PROBLEM STATEMENT
Look through the records, and wherever the string "stalled" turns up, copy out that line.

--------------------------------------------------

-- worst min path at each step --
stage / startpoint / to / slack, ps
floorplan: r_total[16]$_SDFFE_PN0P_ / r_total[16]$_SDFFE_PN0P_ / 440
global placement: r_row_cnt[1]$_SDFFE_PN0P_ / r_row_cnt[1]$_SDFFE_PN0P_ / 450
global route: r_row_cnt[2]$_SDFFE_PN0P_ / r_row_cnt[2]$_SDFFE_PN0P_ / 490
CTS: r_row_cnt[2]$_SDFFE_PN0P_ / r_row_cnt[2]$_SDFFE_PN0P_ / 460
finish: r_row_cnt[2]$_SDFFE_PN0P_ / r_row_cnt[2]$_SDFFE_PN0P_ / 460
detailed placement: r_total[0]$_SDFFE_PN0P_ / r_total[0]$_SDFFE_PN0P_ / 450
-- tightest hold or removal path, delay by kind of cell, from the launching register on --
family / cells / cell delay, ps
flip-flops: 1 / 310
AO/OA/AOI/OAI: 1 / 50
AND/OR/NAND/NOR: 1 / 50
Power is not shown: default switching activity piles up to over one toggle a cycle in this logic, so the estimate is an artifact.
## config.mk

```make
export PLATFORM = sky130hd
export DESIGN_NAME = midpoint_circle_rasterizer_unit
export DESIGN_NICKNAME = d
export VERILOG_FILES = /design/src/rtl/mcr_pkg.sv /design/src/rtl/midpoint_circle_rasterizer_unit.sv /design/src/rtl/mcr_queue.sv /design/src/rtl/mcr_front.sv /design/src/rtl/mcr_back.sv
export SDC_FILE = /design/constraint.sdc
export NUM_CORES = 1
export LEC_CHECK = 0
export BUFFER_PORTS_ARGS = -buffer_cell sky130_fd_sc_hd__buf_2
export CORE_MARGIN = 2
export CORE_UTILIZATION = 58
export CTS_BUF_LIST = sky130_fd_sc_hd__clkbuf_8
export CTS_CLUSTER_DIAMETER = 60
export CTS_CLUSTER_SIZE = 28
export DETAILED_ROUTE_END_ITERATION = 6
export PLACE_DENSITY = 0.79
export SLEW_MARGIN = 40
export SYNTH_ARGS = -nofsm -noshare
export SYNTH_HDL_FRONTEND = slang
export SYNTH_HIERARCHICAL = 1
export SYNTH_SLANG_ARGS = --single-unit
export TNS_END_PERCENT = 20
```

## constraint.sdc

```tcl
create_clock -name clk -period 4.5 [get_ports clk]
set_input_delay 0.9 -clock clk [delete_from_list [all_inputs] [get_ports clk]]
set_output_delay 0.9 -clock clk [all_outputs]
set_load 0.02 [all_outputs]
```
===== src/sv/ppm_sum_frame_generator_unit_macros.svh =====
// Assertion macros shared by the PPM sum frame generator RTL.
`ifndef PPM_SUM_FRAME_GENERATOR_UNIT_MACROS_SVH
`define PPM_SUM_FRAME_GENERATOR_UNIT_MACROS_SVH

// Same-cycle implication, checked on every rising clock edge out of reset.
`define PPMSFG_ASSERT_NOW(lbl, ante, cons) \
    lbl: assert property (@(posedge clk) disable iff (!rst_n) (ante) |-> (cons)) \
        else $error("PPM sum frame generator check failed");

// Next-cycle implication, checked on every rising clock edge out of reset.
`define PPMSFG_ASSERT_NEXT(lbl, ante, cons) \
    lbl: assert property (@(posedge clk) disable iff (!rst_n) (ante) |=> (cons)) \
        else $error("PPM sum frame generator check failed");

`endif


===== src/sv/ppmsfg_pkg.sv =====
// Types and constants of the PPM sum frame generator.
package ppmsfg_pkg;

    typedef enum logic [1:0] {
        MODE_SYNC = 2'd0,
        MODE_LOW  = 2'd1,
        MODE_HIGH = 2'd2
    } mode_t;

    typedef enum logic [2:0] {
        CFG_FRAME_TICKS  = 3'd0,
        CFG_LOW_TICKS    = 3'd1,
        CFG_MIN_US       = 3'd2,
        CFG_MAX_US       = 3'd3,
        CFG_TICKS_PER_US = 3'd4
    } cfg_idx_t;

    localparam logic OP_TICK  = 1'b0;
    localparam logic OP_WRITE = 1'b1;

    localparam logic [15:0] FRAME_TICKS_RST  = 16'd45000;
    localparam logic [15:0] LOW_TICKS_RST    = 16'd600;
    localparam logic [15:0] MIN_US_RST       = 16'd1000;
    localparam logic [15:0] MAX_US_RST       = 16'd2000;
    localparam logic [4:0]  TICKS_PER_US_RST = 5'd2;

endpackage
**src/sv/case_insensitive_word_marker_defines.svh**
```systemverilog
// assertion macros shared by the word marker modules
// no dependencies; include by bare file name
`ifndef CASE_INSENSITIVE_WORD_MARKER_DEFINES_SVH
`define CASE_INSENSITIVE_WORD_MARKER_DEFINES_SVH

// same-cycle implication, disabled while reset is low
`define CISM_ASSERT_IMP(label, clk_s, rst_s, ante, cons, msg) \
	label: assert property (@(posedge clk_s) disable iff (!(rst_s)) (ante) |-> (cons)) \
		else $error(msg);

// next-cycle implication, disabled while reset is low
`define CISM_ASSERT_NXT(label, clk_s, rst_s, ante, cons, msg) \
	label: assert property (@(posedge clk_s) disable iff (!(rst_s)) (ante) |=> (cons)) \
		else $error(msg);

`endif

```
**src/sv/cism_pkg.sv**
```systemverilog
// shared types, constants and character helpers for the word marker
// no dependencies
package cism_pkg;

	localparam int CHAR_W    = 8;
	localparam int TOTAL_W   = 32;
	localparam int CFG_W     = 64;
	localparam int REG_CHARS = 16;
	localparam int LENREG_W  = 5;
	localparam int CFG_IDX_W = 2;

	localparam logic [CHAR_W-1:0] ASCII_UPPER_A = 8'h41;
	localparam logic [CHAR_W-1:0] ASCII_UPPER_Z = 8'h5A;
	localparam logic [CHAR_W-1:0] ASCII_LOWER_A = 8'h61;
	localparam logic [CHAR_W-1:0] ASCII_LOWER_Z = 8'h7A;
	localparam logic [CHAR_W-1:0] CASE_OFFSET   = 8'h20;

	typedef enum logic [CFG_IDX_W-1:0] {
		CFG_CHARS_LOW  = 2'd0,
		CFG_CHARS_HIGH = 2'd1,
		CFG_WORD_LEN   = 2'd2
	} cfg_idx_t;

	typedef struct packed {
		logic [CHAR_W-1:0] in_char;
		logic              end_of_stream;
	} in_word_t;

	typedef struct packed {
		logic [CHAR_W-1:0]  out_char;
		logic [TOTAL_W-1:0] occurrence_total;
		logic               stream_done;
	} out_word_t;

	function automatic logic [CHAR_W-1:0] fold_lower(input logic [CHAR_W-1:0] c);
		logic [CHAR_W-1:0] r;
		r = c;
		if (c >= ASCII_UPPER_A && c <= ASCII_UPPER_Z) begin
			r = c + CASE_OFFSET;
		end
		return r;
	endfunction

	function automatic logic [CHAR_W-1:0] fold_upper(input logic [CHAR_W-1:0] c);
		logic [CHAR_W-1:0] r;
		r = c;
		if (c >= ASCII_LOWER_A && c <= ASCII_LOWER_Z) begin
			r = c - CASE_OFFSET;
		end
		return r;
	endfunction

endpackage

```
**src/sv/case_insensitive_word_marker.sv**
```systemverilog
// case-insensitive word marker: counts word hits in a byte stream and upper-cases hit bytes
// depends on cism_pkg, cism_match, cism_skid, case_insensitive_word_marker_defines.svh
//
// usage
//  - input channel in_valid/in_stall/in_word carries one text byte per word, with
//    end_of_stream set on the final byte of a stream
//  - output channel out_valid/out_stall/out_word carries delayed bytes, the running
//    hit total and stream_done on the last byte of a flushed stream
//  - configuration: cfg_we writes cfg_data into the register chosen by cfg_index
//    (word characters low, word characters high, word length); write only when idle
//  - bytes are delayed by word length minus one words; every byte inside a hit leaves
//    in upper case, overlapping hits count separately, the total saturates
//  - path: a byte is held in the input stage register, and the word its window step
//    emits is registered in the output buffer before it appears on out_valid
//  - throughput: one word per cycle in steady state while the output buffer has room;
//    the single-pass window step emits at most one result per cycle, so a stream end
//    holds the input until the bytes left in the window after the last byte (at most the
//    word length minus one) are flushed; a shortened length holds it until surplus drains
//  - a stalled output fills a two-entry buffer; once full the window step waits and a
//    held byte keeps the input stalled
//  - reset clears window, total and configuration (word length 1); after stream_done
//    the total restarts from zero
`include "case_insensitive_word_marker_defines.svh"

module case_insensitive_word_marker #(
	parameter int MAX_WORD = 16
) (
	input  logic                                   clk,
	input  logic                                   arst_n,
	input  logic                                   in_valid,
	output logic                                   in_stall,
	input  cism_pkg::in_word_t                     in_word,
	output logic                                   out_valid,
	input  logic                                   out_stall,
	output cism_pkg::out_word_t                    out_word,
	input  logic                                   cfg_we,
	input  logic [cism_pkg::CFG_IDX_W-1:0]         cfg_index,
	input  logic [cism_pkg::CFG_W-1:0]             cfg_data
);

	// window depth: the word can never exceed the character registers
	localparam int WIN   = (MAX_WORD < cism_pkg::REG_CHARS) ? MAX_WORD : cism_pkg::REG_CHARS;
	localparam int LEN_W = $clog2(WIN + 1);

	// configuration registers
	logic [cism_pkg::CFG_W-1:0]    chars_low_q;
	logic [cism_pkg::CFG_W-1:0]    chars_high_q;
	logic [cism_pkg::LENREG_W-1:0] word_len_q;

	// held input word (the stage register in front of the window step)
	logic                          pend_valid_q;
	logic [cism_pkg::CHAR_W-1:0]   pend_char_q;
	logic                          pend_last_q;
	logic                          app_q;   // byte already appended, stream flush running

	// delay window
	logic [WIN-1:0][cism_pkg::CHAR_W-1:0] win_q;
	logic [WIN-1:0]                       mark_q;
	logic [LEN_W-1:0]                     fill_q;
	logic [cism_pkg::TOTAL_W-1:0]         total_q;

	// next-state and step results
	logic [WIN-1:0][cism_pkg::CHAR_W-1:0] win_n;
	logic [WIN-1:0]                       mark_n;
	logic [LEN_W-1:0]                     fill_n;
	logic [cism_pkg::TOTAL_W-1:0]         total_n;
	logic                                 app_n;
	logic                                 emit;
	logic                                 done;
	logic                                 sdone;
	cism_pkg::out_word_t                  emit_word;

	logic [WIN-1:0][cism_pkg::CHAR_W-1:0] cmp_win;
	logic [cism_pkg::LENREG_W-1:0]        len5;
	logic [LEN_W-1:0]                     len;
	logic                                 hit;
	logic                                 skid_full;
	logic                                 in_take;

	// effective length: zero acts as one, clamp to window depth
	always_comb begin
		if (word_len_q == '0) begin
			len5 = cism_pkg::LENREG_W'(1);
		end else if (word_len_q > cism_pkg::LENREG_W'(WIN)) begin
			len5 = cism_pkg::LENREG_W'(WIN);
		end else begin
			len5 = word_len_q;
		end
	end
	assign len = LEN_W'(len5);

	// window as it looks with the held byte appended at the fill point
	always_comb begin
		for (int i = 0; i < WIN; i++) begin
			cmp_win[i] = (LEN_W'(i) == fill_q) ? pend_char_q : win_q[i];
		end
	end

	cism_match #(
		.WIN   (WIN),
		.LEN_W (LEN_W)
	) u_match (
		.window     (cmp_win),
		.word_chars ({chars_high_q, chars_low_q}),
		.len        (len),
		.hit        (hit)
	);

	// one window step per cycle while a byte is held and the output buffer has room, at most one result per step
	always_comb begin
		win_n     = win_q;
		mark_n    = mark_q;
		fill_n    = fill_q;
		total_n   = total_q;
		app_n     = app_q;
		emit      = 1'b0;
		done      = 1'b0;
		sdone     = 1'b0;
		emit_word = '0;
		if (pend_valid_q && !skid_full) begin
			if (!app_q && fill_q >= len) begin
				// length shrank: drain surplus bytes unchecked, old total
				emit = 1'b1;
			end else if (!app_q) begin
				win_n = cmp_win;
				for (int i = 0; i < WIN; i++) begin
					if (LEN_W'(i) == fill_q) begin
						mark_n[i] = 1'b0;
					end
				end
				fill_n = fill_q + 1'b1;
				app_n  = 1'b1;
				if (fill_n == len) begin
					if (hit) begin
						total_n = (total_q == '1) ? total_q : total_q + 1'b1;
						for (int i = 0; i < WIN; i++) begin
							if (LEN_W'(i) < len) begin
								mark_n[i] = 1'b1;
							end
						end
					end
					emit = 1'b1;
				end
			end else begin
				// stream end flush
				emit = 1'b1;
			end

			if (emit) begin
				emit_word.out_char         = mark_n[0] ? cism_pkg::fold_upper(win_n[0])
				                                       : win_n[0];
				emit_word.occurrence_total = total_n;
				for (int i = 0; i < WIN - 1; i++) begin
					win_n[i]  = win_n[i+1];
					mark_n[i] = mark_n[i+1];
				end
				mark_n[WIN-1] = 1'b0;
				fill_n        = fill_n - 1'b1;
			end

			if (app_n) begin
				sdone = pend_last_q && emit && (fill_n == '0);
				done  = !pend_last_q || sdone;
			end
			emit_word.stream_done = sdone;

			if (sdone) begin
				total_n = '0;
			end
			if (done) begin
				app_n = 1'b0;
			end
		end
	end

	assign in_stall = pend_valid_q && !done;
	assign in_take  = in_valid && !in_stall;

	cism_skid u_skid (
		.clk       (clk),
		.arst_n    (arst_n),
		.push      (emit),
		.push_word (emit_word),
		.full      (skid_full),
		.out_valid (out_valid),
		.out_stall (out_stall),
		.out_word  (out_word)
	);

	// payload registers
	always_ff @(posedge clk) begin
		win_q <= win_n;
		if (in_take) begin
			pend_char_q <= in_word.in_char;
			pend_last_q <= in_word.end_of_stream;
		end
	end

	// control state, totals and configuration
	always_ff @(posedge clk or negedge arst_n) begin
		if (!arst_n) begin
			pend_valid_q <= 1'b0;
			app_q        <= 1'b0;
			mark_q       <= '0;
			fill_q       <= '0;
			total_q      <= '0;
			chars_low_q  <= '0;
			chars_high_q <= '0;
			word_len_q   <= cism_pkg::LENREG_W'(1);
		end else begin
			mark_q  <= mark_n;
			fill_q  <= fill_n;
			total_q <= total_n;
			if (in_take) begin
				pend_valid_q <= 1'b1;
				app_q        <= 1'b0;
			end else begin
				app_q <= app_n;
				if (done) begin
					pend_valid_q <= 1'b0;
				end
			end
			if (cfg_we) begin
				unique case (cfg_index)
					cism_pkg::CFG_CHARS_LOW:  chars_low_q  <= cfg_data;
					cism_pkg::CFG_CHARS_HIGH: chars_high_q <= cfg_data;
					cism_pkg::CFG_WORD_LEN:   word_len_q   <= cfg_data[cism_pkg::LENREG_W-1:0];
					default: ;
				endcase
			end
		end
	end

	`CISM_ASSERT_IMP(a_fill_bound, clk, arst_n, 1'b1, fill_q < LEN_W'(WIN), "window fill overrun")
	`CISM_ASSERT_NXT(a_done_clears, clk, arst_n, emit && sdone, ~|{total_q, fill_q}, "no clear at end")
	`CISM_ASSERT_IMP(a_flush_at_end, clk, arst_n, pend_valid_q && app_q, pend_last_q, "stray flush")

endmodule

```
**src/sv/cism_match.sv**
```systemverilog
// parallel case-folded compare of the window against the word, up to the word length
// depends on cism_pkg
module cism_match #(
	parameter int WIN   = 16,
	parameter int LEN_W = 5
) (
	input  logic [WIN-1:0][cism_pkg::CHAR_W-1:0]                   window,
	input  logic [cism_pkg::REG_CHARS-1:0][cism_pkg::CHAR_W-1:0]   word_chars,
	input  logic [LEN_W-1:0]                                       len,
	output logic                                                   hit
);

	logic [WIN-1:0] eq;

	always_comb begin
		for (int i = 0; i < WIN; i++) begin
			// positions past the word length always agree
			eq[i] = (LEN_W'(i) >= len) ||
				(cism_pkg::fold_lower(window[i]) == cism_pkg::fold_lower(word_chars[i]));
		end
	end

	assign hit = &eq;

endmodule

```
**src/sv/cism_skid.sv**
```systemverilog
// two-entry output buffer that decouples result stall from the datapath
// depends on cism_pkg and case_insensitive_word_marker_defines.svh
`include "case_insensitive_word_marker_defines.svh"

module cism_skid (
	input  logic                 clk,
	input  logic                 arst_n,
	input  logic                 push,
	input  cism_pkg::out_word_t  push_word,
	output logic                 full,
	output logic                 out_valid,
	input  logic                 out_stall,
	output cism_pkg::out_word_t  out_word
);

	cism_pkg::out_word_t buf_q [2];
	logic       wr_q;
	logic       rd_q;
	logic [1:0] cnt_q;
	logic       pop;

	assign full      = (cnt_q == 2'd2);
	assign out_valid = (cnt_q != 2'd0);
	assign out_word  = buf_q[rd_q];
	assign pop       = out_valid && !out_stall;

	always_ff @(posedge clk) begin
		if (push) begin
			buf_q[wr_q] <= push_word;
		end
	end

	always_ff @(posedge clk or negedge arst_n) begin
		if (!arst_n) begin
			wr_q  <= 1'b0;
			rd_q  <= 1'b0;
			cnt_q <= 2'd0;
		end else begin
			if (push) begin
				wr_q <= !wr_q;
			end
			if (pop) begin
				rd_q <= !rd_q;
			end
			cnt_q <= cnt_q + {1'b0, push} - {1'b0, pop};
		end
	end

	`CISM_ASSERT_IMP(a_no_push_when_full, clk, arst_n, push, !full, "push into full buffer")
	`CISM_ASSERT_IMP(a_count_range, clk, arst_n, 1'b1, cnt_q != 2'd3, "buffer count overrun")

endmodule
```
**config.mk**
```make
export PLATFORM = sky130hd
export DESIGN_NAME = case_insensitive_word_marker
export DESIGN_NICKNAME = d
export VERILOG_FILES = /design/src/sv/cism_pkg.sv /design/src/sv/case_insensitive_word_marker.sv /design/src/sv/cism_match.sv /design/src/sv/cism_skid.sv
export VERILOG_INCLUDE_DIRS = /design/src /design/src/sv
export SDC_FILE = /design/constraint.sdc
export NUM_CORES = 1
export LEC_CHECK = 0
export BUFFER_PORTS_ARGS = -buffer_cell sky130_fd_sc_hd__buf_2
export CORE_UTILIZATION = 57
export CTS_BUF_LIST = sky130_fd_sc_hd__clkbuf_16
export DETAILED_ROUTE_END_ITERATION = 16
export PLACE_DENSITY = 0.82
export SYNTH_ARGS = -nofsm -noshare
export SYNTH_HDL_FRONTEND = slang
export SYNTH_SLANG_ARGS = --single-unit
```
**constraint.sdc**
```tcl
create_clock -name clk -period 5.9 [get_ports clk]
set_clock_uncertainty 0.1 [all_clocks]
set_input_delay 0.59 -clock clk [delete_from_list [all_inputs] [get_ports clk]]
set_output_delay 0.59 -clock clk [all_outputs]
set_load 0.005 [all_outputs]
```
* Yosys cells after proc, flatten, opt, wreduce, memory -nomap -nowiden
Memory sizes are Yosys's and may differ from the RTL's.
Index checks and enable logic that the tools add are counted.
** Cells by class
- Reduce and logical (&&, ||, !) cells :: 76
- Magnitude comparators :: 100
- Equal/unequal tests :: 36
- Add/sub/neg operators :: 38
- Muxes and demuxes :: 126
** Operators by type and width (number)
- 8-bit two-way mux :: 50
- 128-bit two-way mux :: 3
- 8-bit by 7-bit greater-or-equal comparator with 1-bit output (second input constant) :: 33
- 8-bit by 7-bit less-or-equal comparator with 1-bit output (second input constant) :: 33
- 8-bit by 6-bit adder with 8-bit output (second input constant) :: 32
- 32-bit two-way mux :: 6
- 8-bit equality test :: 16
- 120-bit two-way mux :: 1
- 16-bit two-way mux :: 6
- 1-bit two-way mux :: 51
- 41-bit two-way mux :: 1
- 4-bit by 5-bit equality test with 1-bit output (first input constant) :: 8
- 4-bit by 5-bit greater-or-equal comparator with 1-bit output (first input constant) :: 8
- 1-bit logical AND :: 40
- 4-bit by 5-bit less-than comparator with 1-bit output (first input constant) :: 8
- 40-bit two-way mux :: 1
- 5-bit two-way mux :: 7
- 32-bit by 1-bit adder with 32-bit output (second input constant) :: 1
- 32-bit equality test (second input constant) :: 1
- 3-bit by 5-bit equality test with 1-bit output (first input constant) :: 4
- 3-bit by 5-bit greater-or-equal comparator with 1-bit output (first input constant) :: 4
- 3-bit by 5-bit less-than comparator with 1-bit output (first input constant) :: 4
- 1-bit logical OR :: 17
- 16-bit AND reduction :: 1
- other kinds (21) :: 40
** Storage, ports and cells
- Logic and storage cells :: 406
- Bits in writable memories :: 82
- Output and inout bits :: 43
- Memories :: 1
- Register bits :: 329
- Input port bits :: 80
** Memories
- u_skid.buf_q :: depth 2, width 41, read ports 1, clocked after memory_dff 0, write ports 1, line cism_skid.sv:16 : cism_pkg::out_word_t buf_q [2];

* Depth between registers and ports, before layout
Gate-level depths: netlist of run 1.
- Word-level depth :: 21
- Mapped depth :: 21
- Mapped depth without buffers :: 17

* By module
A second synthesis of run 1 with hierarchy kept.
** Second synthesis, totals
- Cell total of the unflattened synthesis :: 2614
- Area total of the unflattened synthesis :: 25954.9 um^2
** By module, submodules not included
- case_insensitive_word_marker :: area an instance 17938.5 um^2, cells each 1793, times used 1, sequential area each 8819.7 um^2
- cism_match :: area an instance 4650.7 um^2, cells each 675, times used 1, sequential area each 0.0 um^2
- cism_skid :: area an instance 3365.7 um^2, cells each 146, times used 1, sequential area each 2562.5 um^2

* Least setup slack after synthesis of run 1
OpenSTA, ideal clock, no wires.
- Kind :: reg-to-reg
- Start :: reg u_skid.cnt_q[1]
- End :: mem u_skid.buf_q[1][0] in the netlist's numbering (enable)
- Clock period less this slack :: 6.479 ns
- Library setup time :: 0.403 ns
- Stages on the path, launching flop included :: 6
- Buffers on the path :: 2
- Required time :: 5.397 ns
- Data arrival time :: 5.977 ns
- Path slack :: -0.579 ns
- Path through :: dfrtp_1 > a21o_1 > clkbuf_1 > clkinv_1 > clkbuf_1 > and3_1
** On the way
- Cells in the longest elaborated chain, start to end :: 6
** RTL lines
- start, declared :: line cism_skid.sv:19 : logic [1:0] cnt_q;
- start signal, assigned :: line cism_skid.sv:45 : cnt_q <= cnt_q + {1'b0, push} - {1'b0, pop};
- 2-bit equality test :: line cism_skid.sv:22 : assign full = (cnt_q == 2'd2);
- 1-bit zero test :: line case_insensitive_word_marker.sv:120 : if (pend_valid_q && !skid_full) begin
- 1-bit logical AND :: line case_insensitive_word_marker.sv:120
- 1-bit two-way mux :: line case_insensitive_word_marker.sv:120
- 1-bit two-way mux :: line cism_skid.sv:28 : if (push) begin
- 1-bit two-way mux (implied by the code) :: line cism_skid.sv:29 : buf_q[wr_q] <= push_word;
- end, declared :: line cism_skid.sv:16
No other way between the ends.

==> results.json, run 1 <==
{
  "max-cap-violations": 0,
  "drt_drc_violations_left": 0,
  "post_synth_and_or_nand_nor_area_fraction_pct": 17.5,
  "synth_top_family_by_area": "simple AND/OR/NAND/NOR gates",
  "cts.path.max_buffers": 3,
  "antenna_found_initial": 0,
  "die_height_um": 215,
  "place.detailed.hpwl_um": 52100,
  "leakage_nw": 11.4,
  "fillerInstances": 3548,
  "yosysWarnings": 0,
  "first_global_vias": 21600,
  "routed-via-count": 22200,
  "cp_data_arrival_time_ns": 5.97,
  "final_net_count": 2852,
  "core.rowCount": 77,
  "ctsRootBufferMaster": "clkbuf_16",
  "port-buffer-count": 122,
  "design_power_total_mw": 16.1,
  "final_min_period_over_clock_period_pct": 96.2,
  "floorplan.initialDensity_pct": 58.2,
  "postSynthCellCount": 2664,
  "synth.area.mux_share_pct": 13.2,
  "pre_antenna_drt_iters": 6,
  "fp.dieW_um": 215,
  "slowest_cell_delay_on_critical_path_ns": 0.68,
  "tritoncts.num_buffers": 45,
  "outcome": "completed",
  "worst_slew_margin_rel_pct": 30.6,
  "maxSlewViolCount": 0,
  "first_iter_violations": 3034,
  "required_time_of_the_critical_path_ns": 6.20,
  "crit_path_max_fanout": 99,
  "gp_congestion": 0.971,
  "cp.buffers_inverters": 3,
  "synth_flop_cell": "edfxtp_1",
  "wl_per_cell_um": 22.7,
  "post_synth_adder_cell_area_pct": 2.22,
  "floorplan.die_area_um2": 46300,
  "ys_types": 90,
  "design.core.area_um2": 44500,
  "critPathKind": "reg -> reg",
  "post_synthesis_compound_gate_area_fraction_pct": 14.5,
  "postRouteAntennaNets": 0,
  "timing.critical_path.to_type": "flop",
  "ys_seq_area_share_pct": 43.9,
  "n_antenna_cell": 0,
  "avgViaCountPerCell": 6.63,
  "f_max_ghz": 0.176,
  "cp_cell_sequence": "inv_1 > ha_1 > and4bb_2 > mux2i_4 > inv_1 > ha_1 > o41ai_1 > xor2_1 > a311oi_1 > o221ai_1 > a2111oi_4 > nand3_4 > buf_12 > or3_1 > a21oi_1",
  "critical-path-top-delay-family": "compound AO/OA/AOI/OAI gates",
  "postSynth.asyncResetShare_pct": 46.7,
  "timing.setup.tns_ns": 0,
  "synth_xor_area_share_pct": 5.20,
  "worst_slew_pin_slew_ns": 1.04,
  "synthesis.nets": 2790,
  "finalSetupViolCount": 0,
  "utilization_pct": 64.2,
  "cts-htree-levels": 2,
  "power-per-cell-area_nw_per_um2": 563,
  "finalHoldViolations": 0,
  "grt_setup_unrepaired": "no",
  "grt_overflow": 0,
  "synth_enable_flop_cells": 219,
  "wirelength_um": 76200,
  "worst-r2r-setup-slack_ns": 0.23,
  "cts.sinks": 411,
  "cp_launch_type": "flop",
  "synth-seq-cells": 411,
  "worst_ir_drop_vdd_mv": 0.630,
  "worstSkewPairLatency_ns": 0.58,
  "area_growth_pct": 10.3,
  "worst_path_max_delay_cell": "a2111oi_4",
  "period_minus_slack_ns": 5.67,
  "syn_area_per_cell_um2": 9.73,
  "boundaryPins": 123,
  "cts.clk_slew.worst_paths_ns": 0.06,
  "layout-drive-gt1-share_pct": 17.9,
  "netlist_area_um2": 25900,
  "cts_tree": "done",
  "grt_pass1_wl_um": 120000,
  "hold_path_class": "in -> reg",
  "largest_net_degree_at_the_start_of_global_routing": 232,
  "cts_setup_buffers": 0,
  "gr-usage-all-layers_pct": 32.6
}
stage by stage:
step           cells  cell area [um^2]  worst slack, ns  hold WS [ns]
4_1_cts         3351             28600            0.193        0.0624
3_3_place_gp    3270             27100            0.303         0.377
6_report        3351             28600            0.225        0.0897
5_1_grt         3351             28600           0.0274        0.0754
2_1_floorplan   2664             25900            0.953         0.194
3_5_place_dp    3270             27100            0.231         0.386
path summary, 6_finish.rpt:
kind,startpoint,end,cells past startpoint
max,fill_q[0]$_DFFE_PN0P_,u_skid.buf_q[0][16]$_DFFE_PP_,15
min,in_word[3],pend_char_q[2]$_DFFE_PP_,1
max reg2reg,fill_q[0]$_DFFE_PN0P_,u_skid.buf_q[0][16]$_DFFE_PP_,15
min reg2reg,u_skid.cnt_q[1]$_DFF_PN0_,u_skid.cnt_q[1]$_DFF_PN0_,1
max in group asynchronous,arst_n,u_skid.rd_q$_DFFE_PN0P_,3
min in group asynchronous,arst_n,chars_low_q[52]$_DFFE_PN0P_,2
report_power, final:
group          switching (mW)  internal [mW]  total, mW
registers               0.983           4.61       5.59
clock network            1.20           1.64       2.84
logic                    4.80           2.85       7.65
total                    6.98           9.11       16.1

--------------------------------------------------

RESPONSE BOX
//  - a stalled output fills a two-entry buffer; once full the window step waits and a
//    held byte keeps the input stalled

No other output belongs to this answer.